Task brief:
Both the line with "wire G3_13 = G2_13 | (P2_13 & G2_7);" and the line with "north, line 392" in the records below must appear in the output, along with every line between them, exactly and with nothing added.

-.-.-

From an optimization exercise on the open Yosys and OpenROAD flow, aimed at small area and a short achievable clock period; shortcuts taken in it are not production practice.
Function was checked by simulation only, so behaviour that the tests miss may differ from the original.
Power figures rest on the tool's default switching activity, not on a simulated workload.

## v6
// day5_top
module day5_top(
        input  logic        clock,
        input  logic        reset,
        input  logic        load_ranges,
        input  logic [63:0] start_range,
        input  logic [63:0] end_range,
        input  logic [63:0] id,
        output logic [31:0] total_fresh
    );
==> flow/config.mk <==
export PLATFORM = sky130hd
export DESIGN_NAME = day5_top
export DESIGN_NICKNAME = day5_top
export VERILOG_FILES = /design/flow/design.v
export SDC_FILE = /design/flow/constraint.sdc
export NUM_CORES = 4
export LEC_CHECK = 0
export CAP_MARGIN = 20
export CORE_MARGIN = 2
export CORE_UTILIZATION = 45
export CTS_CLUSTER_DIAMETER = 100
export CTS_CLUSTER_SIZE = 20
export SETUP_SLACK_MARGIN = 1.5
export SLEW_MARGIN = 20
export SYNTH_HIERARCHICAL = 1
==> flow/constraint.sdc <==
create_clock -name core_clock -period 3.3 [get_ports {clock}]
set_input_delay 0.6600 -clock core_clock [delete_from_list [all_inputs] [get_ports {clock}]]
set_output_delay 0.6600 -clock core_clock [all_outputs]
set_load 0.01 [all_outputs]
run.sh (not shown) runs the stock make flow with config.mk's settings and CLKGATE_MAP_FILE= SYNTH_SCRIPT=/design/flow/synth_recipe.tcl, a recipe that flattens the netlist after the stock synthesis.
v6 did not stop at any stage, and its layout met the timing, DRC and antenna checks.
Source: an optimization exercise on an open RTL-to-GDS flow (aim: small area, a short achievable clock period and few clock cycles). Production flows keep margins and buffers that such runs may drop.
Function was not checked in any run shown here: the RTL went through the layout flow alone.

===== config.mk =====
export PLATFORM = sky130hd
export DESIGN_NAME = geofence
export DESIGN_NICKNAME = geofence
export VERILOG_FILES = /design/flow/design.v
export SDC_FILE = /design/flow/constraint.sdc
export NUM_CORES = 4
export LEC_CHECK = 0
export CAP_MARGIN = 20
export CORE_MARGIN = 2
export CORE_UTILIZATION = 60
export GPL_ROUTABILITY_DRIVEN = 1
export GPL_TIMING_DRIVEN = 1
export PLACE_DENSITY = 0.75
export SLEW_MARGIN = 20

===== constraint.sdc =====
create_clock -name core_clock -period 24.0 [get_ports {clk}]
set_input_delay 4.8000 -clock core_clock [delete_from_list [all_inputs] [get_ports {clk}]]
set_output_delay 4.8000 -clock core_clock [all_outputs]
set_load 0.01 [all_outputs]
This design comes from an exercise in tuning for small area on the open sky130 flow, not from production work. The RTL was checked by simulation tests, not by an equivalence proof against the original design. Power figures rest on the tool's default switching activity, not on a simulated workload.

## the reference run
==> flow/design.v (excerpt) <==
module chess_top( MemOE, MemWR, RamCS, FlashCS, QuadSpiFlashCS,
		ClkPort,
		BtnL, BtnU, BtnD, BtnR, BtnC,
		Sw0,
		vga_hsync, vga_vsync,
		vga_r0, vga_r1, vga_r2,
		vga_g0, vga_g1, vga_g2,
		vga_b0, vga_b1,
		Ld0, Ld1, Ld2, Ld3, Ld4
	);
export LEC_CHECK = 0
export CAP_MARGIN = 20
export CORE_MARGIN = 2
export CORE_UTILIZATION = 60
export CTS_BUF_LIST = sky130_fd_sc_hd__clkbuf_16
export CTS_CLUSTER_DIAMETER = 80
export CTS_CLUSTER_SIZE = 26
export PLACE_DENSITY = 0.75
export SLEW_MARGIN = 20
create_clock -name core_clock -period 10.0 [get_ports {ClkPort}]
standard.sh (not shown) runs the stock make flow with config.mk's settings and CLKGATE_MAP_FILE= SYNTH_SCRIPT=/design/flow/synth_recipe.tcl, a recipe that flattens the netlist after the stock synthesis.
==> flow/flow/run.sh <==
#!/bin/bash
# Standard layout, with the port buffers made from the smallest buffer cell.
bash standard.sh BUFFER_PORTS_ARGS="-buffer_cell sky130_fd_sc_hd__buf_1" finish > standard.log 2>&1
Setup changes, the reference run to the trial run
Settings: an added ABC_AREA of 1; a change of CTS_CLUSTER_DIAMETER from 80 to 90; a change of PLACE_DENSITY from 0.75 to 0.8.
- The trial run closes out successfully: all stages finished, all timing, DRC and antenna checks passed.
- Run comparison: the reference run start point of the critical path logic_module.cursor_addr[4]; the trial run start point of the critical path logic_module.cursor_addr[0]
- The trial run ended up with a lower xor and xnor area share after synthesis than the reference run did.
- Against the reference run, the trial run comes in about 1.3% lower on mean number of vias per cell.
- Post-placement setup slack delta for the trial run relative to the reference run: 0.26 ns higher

-.-.-

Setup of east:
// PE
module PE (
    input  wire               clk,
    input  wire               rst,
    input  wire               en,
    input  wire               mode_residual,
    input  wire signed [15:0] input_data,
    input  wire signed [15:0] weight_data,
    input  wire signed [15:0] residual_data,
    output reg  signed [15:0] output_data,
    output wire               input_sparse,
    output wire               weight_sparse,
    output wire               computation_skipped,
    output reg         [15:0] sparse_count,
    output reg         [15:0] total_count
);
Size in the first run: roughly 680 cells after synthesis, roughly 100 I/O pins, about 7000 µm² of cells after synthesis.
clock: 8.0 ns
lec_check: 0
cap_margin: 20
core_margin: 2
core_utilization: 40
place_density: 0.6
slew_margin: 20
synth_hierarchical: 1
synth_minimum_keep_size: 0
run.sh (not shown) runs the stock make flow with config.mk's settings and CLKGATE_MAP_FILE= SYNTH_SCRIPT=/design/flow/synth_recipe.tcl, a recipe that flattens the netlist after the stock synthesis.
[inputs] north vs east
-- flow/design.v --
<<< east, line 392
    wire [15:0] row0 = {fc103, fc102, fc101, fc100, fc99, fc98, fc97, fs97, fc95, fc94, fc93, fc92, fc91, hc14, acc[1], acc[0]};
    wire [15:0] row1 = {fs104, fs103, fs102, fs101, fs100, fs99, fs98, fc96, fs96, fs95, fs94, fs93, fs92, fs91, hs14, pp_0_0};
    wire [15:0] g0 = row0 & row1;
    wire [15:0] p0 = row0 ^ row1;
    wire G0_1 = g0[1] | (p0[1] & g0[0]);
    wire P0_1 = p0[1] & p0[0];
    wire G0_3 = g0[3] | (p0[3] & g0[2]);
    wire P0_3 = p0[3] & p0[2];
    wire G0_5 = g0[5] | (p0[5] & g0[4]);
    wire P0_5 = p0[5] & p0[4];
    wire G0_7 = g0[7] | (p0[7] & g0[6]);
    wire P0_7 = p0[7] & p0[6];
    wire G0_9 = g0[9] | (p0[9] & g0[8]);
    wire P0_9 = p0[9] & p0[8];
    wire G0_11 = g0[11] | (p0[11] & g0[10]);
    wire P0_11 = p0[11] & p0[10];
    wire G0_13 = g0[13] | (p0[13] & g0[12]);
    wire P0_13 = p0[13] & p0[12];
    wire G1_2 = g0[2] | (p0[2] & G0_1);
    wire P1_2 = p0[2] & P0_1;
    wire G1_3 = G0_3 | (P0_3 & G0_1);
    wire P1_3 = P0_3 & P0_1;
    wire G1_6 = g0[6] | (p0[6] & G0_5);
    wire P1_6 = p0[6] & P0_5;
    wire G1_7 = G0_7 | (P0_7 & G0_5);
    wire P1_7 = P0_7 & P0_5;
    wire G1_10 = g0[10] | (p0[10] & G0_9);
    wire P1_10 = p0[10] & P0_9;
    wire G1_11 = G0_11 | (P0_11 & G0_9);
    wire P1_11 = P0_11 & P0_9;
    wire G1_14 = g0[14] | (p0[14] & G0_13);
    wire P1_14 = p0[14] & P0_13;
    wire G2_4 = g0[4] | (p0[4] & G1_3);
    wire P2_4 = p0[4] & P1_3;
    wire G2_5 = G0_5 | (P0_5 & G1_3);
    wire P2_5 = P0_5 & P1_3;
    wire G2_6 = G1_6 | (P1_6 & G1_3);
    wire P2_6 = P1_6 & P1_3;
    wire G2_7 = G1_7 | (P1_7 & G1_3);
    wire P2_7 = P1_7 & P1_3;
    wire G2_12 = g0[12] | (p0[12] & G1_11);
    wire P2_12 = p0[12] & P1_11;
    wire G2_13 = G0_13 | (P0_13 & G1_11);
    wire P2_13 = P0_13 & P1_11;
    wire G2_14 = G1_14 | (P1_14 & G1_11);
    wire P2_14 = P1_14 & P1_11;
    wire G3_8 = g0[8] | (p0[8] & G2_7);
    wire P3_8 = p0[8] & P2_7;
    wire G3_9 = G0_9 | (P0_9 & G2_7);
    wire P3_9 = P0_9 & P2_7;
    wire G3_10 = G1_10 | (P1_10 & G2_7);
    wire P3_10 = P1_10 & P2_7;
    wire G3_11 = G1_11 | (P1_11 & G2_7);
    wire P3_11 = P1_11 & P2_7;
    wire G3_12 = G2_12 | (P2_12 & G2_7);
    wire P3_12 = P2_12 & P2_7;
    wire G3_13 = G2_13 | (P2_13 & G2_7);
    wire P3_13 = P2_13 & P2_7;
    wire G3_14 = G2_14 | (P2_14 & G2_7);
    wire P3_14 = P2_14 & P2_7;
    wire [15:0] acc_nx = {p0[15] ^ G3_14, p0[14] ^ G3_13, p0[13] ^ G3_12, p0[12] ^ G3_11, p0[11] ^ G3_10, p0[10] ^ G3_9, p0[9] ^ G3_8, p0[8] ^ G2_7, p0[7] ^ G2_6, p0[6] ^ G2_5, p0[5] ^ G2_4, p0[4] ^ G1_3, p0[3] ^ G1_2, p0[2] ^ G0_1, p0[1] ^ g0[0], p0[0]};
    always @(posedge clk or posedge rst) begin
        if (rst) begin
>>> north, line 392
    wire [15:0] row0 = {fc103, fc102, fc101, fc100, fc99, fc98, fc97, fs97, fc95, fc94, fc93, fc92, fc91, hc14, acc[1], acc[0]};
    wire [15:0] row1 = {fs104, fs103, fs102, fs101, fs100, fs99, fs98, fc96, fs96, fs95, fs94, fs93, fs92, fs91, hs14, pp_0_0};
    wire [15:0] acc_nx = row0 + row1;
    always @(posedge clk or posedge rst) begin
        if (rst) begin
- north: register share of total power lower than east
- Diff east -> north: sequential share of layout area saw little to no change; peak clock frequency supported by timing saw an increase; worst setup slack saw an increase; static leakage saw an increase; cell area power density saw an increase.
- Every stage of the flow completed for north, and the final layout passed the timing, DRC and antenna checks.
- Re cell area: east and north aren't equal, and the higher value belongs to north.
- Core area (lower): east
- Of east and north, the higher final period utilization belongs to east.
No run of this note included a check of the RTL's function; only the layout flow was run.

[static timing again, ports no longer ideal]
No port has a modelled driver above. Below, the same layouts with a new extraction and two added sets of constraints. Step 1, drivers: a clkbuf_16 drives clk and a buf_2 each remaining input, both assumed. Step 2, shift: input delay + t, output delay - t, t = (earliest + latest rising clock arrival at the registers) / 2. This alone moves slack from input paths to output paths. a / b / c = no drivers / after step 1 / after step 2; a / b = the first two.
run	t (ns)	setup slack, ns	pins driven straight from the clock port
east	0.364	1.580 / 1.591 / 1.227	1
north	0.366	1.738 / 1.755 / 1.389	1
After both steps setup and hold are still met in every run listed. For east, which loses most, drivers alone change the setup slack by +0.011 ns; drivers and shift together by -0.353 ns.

-.-.-

Answer space:
    wire G3_13 = G2_13 | (P2_13 & G2_7);
    wire P3_13 = P2_13 & P2_7;
    wire G3_14 = G2_14 | (P2_14 & G2_7);
    wire P3_14 = P2_14 & P2_7;
    wire [15:0] acc_nx = {p0[15] ^ G3_14, p0[14] ^ G3_13, p0[13] ^ G3_12, p0[12] ^ G3_11, p0[11] ^ G3_10, p0[10] ^ G3_9, p0[9] ^ G3_8, p0[8] ^ G2_7, p0[7] ^ G2_6, p0[6] ^ G2_5, p0[5] ^ G2_4, p0[4] ^ G1_3, p0[3] ^ G1_2, p0[2] ^ G0_1, p0[1] ^ g0[0], p0[0]};
    always @(posedge clk or posedge rst) begin
        if (rst) begin
>>> north, line 392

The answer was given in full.